Closed sfengpeng closed 3 months ago

sfengpeng commented 3 months ago

We noticed that the samples used for fine-tuning in the FSS-1000 dataset also show up in the test set. Is this a common practice?

niejiahao1998 commented 3 months ago

We strictly follow the setup proposed in PATNet. The dataloaders for both training and testing are inherited from PATNet.

niejiahao1998 commented 3 months ago

By the way, during the fine-tuning, we only used one sample in 1-shot setting.

sfengpeng commented 3 months ago

However, the code indicates that more than one sample is used. Does the code align with the paper?

niejiahao1998 commented 3 months ago

Could you please provide the specific position of the code you mentioned?

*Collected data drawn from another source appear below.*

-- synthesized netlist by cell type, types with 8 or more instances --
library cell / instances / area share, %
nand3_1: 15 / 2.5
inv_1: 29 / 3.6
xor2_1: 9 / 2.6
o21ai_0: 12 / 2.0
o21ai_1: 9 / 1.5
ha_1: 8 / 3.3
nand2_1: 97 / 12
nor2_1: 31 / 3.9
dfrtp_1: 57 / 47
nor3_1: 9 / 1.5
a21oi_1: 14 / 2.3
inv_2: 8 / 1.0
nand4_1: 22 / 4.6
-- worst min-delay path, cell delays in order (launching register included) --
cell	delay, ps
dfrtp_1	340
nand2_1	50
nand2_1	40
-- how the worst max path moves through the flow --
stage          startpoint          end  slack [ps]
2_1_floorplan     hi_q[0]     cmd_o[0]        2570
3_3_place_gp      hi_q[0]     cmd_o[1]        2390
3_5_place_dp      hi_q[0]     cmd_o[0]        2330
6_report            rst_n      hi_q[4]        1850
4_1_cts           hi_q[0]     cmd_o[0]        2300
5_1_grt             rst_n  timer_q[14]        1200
`src/rtl/multdiv_scoreboard_pkg.sv`:
```
// multdiv_scoreboard_pkg: shared pipeline constants and mult/div ownership states.
// Revision 1.0
`default_nettype none

package multdiv_scoreboard_pkg;
  localparam int REG_W    = 5;
  localparam int NUM_REGS = 32;

  localparam logic [4:0] RSTATUS = 5'd30;

  localparam logic [5:0] OP_LW      = 6'h23;
  localparam logic [5:0] OP_SPECIAL = 6'h00;
  localparam logic [5:0] FN_MULT    = 6'h18;
  localparam logic [5:0] FN_DIV     = 6'h1a;

  typedef enum logic [1:0] {
    MD_IDLE = 2'd0,
    MD_BUSY = 2'd1,
    MD_DONE = 2'd2
  } md_state_t;
endpackage

`default_nettype wire

```
`src/rtl/multdiv_scoreboard_if.sv`:
```
// multdiv_scoreboard_if: handshake between the scoreboard and the mult/div unit.
// Revision 1.0
`default_nettype none

interface multdiv_scoreboard_if #(
  parameter int REG_W = multdiv_scoreboard_pkg::REG_W
);
  logic             multdiv_start;
  logic             multdiv_ready;
  logic             multdiv_exception;
  logic [REG_W-1:0] md_reg_D;
  logic [REG_W-1:0] md_wb_reg;
  logic             md_writeback;

  modport master (
    output multdiv_start, md_reg_D, md_wb_reg, md_writeback,
    input  multdiv_ready, multdiv_exception
  );

  modport slave (
    input  multdiv_start, md_reg_D, md_wb_reg, md_writeback,
    output multdiv_ready, multdiv_exception
  );
endinterface

`default_nettype wire

```
`src/rtl/multdiv_scoreboard_reg_hit_check.sv`:
```
// reg_hit_check: does the FD instruction read a valid, non-zero destination?
// Revision 1.0
`default_nettype none

module reg_hit_check #(
  parameter int REG_W = multdiv_scoreboard_pkg::REG_W
) (
  input  wire logic [REG_W-1:0] s1,
  input  wire logic [REG_W-1:0] s2,
  input  wire logic             uses1,
  input  wire logic             uses2,
  input  wire logic [REG_W-1:0] dest,
  input  wire logic             valid,
  output logic                  hit
);
  logic hit1;
  logic hit2;

  assign hit1 = uses1 & (s1 != '0) & (s1 == dest);
  assign hit2 = uses2 & (s2 != '0) & (s2 == dest);
  assign hit  = valid & (dest != '0) & (hit1 | hit2);
endmodule

`default_nettype wire

```
`src/rtl/multdiv_scoreboard.sv`:
```
// multdiv_scoreboard: decode-stage stall for load-use and in-flight mult/div results.
// Revision 1.0
`default_nettype none

module multdiv_scoreboard #(
  parameter int NUM_REGS   = multdiv_scoreboard_pkg::NUM_REGS,
  parameter int REG_W      = multdiv_scoreboard_pkg::REG_W,
  parameter int MD_TIMEOUT = 64
) (
  input  wire logic                  clock,
  input  wire logic                  reset,
  input  wire logic [REG_W-1:0]      fd_reg_S1,
  input  wire logic [REG_W-1:0]      fd_reg_S2,
  input  wire logic                  fd_uses_S1,
  input  wire logic                  fd_uses_S2,
  input  wire logic                  fd_is_multdiv,
  input  wire logic [REG_W-1:0]      fd_reg_D,
  input  wire logic [REG_W-1:0]      de_reg_D,
  input  wire logic                  de_is_load,
  input  wire logic                  issue,
  multdiv_scoreboard_if.master       md,
  output logic [NUM_REGS-1:0]        pending,
  output logic                       stall,
  output logic                       md_timeout,
  output multdiv_scoreboard_pkg::md_state_t md_state
);
  import multdiv_scoreboard_pkg::*;

  localparam int              CNT_W    = $clog2(MD_TIMEOUT + 1);
  localparam logic [CNT_W-1:0] CNT_LAST = CNT_W'(MD_TIMEOUT - 1);

  md_state_t           state_q;
  md_state_t           state_d;
  logic [CNT_W-1:0]    count_q;
  logic [REG_W-1:0]    md_reg_q;
  logic [NUM_REGS-1:0] pending_q;
  logic                timeout_q;

  logic load_hit;
  logic sb_hit;
  logic struct_hit;
  logic stall_w;
  logic start_w;
  logic wb_w;
  logic term_w;

  reg_hit_check #(.REG_W(REG_W)) u_load_use (
    .s1(fd_reg_S1), .s2(fd_reg_S2), .uses1(fd_uses_S1), .uses2(fd_uses_S2),
    .dest(de_reg_D), .valid(de_is_load), .hit(load_hit)
  );

  // Only one op can be outstanding, so the owned destination is the whole lookup.
  reg_hit_check #(.REG_W(REG_W)) u_scoreboard (
    .s1(fd_reg_S1), .s2(fd_reg_S2), .uses1(fd_uses_S1), .uses2(fd_uses_S2),
    .dest(md_reg_q), .valid(pending_q[md_reg_q]), .hit(sb_hit)
  );

  assign struct_hit = fd_is_multdiv & (state_q != MD_IDLE);
  assign stall_w    = reset & (load_hit | sb_hit | struct_hit);

  always_comb begin
    state_d = state_q;
    start_w = 1'b0;
    wb_w    = 1'b0;
    term_w  = 1'b0;
    if (reset) begin
      case (state_q)
        MD_IDLE: begin
          if (issue & fd_is_multdiv & ~stall_w) begin
            start_w = 1'b1;
            state_d = MD_BUSY;
          end
        end
        MD_BUSY: begin
          // A result on the terminal count still counts as a normal completion.
          if (md.multdiv_ready) begin
            wb_w    = 1'b1;
            state_d = MD_DONE;
          end else if (count_q == CNT_LAST) begin
            term_w  = 1'b1;
            state_d = MD_IDLE;
          end
        end
        MD_DONE: state_d = MD_IDLE;
        default: state_d = MD_IDLE;
      endcase
    end
  end

  always_ff @(posedge clock) begin
    if (!reset) begin
      state_q   <= MD_IDLE;
      count_q   <= '0;
      md_reg_q  <= '0;
      pending_q <= '0;
      timeout_q <= 1'b0;
    end else begin
      state_q <= state_d;
      if (start_w) begin
        md_reg_q <= fd_reg_D;
        count_q  <= '0;
        if (fd_reg_D != '0) pending_q[fd_reg_D] <= 1'b1;
      end else if (state_q == MD_BUSY) begin
        count_q <= count_q + CNT_W'(1);
      end
      if (wb_w | term_w) pending_q[md_reg_q] <= 1'b0;
      if (term_w) timeout_q <= 1'b1;
    end
  end

  assign md.multdiv_start = start_w;
  assign md.md_writeback  = wb_w;
  assign md.md_reg_D      = md_reg_q;
  assign md.md_wb_reg     = md.multdiv_exception ? REG_W'(RSTATUS) : md_reg_q;

  assign pending    = pending_q;
  assign stall      = stall_w;
  assign md_timeout = timeout_q;
  assign md_state   = state_q;
endmodule

`default_nettype wire

```
`src/flat_wrapper.sv`:
```
// flat-port wrapper written by rule: the top's interface ports become plain ports
module multdiv_scoreboard_flat import multdiv_scoreboard_pkg::*;
#(
  parameter int NUM_REGS   = multdiv_scoreboard_pkg::NUM_REGS,
  parameter int REG_W      = multdiv_scoreboard_pkg::REG_W,
  parameter int MD_TIMEOUT = 64
)
  (clock, reset, fd_reg_S1, fd_reg_S2, fd_uses_S1, fd_uses_S2, fd_is_multdiv, fd_reg_D, de_reg_D, de_is_load, issue, pending, stall, md_timeout, md_state, md_multdiv_start, md_md_reg_D, md_md_wb_reg, md_md_writeback, md_multdiv_ready, md_multdiv_exception);
  multdiv_scoreboard_if #(.REG_W(REG_W)) md_i ();
  input  wire logic clock;
  input  wire logic reset;
  input  wire logic [REG_W-1:0] fd_reg_S1;
  input  wire logic [REG_W-1:0] fd_reg_S2;
  input  wire logic fd_uses_S1;
  input  wire logic fd_uses_S2;
  input  wire logic fd_is_multdiv;
  input  wire logic [REG_W-1:0] fd_reg_D;
  input  wire logic [REG_W-1:0] de_reg_D;
  input  wire logic de_is_load;
  input  wire logic issue;
  output logic [NUM_REGS-1:0] pending;
  output logic stall;
  output logic md_timeout;
  output multdiv_scoreboard_pkg::md_state_t md_state;
  output wire logic [$bits(md_i.multdiv_start)-1:0] md_multdiv_start;
  output wire logic [$bits(md_i.md_reg_D)-1:0] md_md_reg_D;
  output wire logic [$bits(md_i.md_wb_reg)-1:0] md_md_wb_reg;
  output wire logic [$bits(md_i.md_writeback)-1:0] md_md_writeback;
  input wire logic [$bits(md_i.multdiv_ready)-1:0] md_multdiv_ready;
  input wire logic [$bits(md_i.multdiv_exception)-1:0] md_multdiv_exception;
  assign md_multdiv_start = md_i.multdiv_start;
  assign md_md_reg_D = md_i.md_reg_D;
  assign md_md_wb_reg = md_i.md_wb_reg;
  assign md_md_writeback = md_i.md_writeback;
  assign md_i.multdiv_ready = md_multdiv_ready;
  assign md_i.multdiv_exception = md_multdiv_exception;
  multdiv_scoreboard #(.NUM_REGS(NUM_REGS), .REG_W(REG_W), .MD_TIMEOUT(MD_TIMEOUT)) u_core (.clock(clock), .reset(reset), .fd_reg_S1(fd_reg_S1), .fd_reg_S2(fd_reg_S2), .fd_uses_S1(fd_uses_S1), .fd_uses_S2(fd_uses_S2), .fd_is_multdiv(fd_is_multdiv), .fd_reg_D(fd_reg_D), .de_reg_D(de_reg_D), .de_is_load(de_is_load), .issue(issue), .md(md_i), .pending(pending), .stall(stall), .md_timeout(md_timeout), .md_state(md_state));
endmodule
```
===== src/rtl/mux_n_reg_if.sv =====
// Stream bundle for mux_n_reg: the packed inputs, select and handshake in,
// and the registered word, error flag and handshake out.
interface mux_n_reg_if #(
  parameter int WIDTH     = 32,
  parameter int NUM_IN    = 4,
  parameter int SEL_W     = 2,
  parameter int ERR_CNT_W = 8
);
  logic [NUM_IN*WIDTH-1:0] in_data;
  logic [SEL_W-1:0]        sel;
  logic                    in_valid;
  logic                    in_ready;
  logic [WIDTH-1:0]        out_data;
  logic                    out_err;
  logic                    out_valid;
  logic                    out_ready;
  logic [ERR_CNT_W-1:0]    err_count;

  modport slave (
    input  in_data, sel, in_valid, out_ready,
    output in_ready, out_data, out_err, out_valid, err_count
  );

  modport master (
    output in_data, sel, in_valid, out_ready,
    input  in_ready, out_data, out_err, out_valid, err_count
  );
endinterface


===== src/rtl/mux_n_reg.sv =====
// N-way select mux with a registered valid/ready output stage and a
// 2-entry skid buffer. An out-of-range select yields a zero word with err set.
module mux_n_reg #(
  parameter int WIDTH     = 32,
  parameter int NUM_IN    = 4,
  parameter int SEL_W     = 2,
  parameter int ERR_CNT_W = 8
) (
  input  logic         clk,
  input  logic         rst_n,
  mux_n_reg_if.slave   bus
);
  localparam logic [SEL_W:0] NUM_IN_L = (SEL_W+1)'(NUM_IN);

  logic [WIDTH-1:0]     main_data_q, main_data_d;
  logic                 main_err_q, main_err_d;
  logic                 main_valid_q, main_valid_d;
  logic [WIDTH-1:0]     skid_data_q, skid_data_d;
  logic                 skid_err_q, skid_err_d;
  logic                 skid_valid_q, skid_valid_d;
  logic [ERR_CNT_W-1:0] err_cnt_q, err_cnt_d;

  logic [WIDTH-1:0] sel_word;
  logic             sel_err;
  logic             accept;
  logic             transfer;

  // Unmatched (out-of-range) selects fall through to the all-zero default.
  always_comb begin
    sel_word = '0;
    for (int k = 0; k < NUM_IN; k++) begin
      if ({1'b0, bus.sel} == (SEL_W+1)'(k)) sel_word = bus.in_data[k*WIDTH +: WIDTH];
    end
  end

  assign sel_err  = !({1'b0, bus.sel} < NUM_IN_L);
  assign accept   = bus.in_valid && !skid_valid_q;
  assign transfer = main_valid_q && bus.out_ready;

  always_comb begin
    main_data_d  = main_data_q;
    main_err_d   = main_err_q;
    main_valid_d = main_valid_q;
    skid_data_d  = skid_data_q;
    skid_err_d   = skid_err_q;
    skid_valid_d = skid_valid_q;
    err_cnt_d    = err_cnt_q;

    if (skid_valid_q) begin
      if (transfer) begin
        main_data_d  = skid_data_q;
        main_err_d   = skid_err_q;
        skid_valid_d = 1'b0;
      end
    end else if (!main_valid_q || transfer) begin
      main_valid_d = accept;
      if (accept) begin
        main_data_d = sel_word;
        main_err_d  = sel_err;
      end
    end else if (accept) begin
      skid_data_d  = sel_word;
      skid_err_d   = sel_err;
      skid_valid_d = 1'b1;
    end

    if (accept && sel_err && (err_cnt_q != {ERR_CNT_W{1'b1}}))
      err_cnt_d = err_cnt_q + ERR_CNT_W'(1);
  end

  always_ff @(posedge clk or negedge rst_n) begin
    if (!rst_n) begin
      main_data_q  <= '0;
      main_err_q   <= 1'b0;
      main_valid_q <= 1'b0;
      skid_data_q  <= '0;
      skid_err_q   <= 1'b0;
      skid_valid_q <= 1'b0;
      err_cnt_q    <= '0;
    end else begin
      main_data_q  <= main_data_d;
      main_err_q   <= main_err_d;
      main_valid_q <= main_valid_d;
      skid_data_q  <= skid_data_d;
      skid_err_q   <= skid_err_d;
      skid_valid_q <= skid_valid_d;
      err_cnt_q    <= err_cnt_d;
    end
  end

  // in_ready comes straight from the skid flop, never from out_ready.
  assign bus.in_ready  = !skid_valid_q;
  assign bus.out_data  = main_data_q;
  assign bus.out_err   = main_err_q;
  assign bus.out_valid = main_valid_q;
  assign bus.err_count = err_cnt_q;
endmodule


===== src/flat_wrapper.sv =====
// flat-port wrapper written by rule: the top's interface ports become plain ports
module mux_n_reg_flat 
#(
  parameter int WIDTH     = 32,
  parameter int NUM_IN    = 4,
  parameter int SEL_W     = 2,
  parameter int ERR_CNT_W = 8
)
  (clk, rst_n, bus_in_data, bus_sel, bus_in_valid, bus_out_ready, bus_in_ready, bus_out_data, bus_out_err, bus_out_valid, bus_err_count);
  mux_n_reg_if #(.WIDTH(WIDTH), .NUM_IN(NUM_IN), .SEL_W(SEL_W), .ERR_CNT_W(ERR_CNT_W)) bus_i ();
  input  logic clk;
  input  logic rst_n;
  input wire logic [$bits(bus_i.in_data)-1:0] bus_in_data;
  input wire logic [$bits(bus_i.sel)-1:0] bus_sel;
  input wire logic [$bits(bus_i.in_valid)-1:0] bus_in_valid;
  input wire logic [$bits(bus_i.out_ready)-1:0] bus_out_ready;
  output wire logic [$bits(bus_i.in_ready)-1:0] bus_in_ready;
  output wire logic [$bits(bus_i.out_data)-1:0] bus_out_data;
  output wire logic [$bits(bus_i.out_err)-1:0] bus_out_err;
  output wire logic [$bits(bus_i.out_valid)-1:0] bus_out_valid;
  output wire logic [$bits(bus_i.err_count)-1:0] bus_err_count;
  assign bus_i.in_data = bus_in_data;
  assign bus_i.sel = bus_sel;
  assign bus_i.in_valid = bus_in_valid;
  assign bus_i.out_ready = bus_out_ready;
  assign bus_in_ready = bus_i.in_ready;
  assign bus_out_data = bus_i.out_data;
  assign bus_out_err = bus_i.out_err;
  assign bus_out_valid = bus_i.out_valid;
  assign bus_err_count = bus_i.err_count;
  mux_n_reg #(.WIDTH(WIDTH), .NUM_IN(NUM_IN), .SEL_W(SEL_W), .ERR_CNT_W(ERR_CNT_W)) u_core (.clk(clk), .rst_n(rst_n), .bus(bus_i));
endmodule

===== config.mk =====
export PLATFORM = sky130hd
export DESIGN_NAME = mux_n_reg_flat
export DESIGN_NICKNAME = d
export VERILOG_FILES = /design/src/rtl/mux_n_reg_if.sv /design/src/rtl/mux_n_reg.sv /design/src/flat_wrapper.sv
export SDC_FILE = /design/constraint.sdc
export NUM_CORES = 1
export LEC_CHECK = 0
export CORE_MARGIN = 2
export CORE_UTILIZATION = 42
export CTS_BUF_LIST = sky130_fd_sc_hd__clkbuf_8
export CTS_CLUSTER_SIZE = 16
export DETAILED_ROUTE_END_ITERATION = 8
export PLACE_DENSITY = 0.9
export SLEW_MARGIN = 20
export SYNTH_ARGS = -nofsm -noshare
export SYNTH_HDL_FRONTEND = slang
export SYNTH_SLANG_ARGS = --single-unit

===== constraint.sdc =====
create_clock -name clk -period 1.8 [get_ports clk]
set_input_delay 0.45 -clock clk [delete_from_list [all_inputs] [get_ports clk]]
set_output_delay 0.45 -clock clk [all_outputs]
set_load 0.02 [all_outputs]

---- Yosys cells after proc, flatten, opt, wreduce, memory -nomap -nowiden ----
Index checks and enable logic that the tools add are counted.
storage, ports and cells
  latch bits .............................. 0
  memory bits (writable) .................. 0
  output and inout bits ................... 43
  memory bits (read-only) ................. 0
  bits in registers ....................... 67
  word-level logic and storage cells ...... 38
  input port bits ......................... 134
  memories kept ........................... 0
cells by class
  multiplexer cells ....................... 16
  reduce and logical (&&, ||, !) cells .... 11
  $add $sub $neg .......................... 0
  equal/unequal tests ..................... 4
  bitwise gates (word level) .............. 2
  order comparisons ....................... 0
  divide/modulo/power cells ............... 0
  $mul .................................... 0
  shifts and indexed selects .............. 0
operators by type and width
  cell                count
  $mux 32             8
  $mux 1              8
  $reduce_and 3->1    2
  $eq 2x2->1 const B  2
  $reduce_bool 2->1   2
  $eq 2x1->1 const B  1
  $logic_and 1x1->1   2
  $logic_not 1->1     2
  $logic_not 2->1     1
  $ne 2x2->1 const B  1
  $not 1->1           2
  $reduce_and 2->1    1
  $logic_or 1x1->1    1

---- Logic depth before layout (Yosys ltp) ----
Gate-level depths: netlist (run 1).
  depth in word-level cells ............... 8
  mapped depth ............................ 6
  mapped depth without buffers ............ 3

---- Worst setup path after synthesis (run 1) ----
Ideal clock, no wire load.
  kind .................................... in2reg
  from .................................... in bus_sel[0]
  to ...................................... reg u_core.main_data_q[0] (netlist: u_core.bus.out_data[0])
  path buffers ............................ 2
  cell stages on the path ................. 4
  library setup time ...................... 0.126 ns
  path slack .............................. 0.136 ns
  data required time ...................... 1.674 ns
  data arrival time ....................... 1.538 ns
  cells stage by stage .................... buf_6 > buf_6 > mux4_2 > a221o_1
on the way
  word-level cells in the longest chain between the ends .. 8
  elaborated cells on any way between the ends .. 11
  those cells by class .................... eq/ne: 3; mux: 7; reduce/logical: 1
ends and longest elaborated chain
  item                   RTL line            source
  from (decl)            flat_wrapper.sv:14  input wire logic [$bits(bus_i.sel)-1:0] bus_sel;
  $logic_not 2->1        mux_n_reg.sv:32     if ({1'b0, bus.sel} == (SEL_W+1)'(k)) sel_word = bus.in_data[k*WIDTH +: WIDTH];
  $mux 32 (3 in series)  mux_n_reg.sv:32
  $mux 32 (*)            mux_n_reg.sv:32
  $mux 32 (*)            mux_n_reg.sv:57     if (accept) begin
  $mux 32 (*)            mux_n_reg.sv:55     end else if (!main_valid_q || transfer) begin
  $mux 32 (*)            mux_n_reg.sv:49     if (skid_valid_q) begin
  to (signal assigned)   mux_n_reg.sv:81     main_data_q <= main_data_d;
  to (decl)              mux_n_reg.sv:15     logic [WIDTH-1:0] main_data_q, main_data_d;
Mark *: on every way between the ends. The rest lies on a longest branch, timed or not. The select of a mux whose other input is x is not followed.
A chain may end at the register's enable or synchronous reset.

---- Worst setup path after layout (run 1) ----
  from .................................... reg u_core.main_data_q[20] (netlist: u_core.bus.out_data[20])
  to ...................................... out bus_out_data[20]
RTL lines
  item       RTL line            source
  to (decl)  flat_wrapper.sv:18  output wire logic [$bits(bus_i.out_data)-1:0] bus_out_data;
No word-level cell between the ends.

sfengpeng commented 3 months ago

See in deepglobe_ifa.py, the len function returns 6, and in fss_ifa.py the len function returns 520.

niejiahao1998 commented 3 months ago

Deepgglobe has 6 categories, we load 1 image for each category. Thus the length is 6. We conduct the same process for FSS-100, thus the length is not 1.

sfengpeng commented 3 months ago

Thank you for your help. I am new to this field and have one last question. In the FSS-1000 dataset, many samples used for fine-tuning also appear in the testing phase. Is this considered standard practice?

niejiahao1998 commented 3 months ago

This may caused by the limited images in FSS-1000. Each category of FSS-1000 only contains 10 images. You may add some code to avoid what you observed. But the results will be very similar.

sfengpeng commented 3 months ago

I see, thank you

sfengpeng commented 3 months ago

This may caused by the limited images in FSS-1000. Each category of FSS-1000 only contains 10 images. You may add some code to avoid what you observed. But the results will be very similar.

Hi, have you ever conducted a similar test ? I can sense that the fine-tuning approach for the FSS-1000 dataset must have been verified to ensure it doesn't significantly affect the results.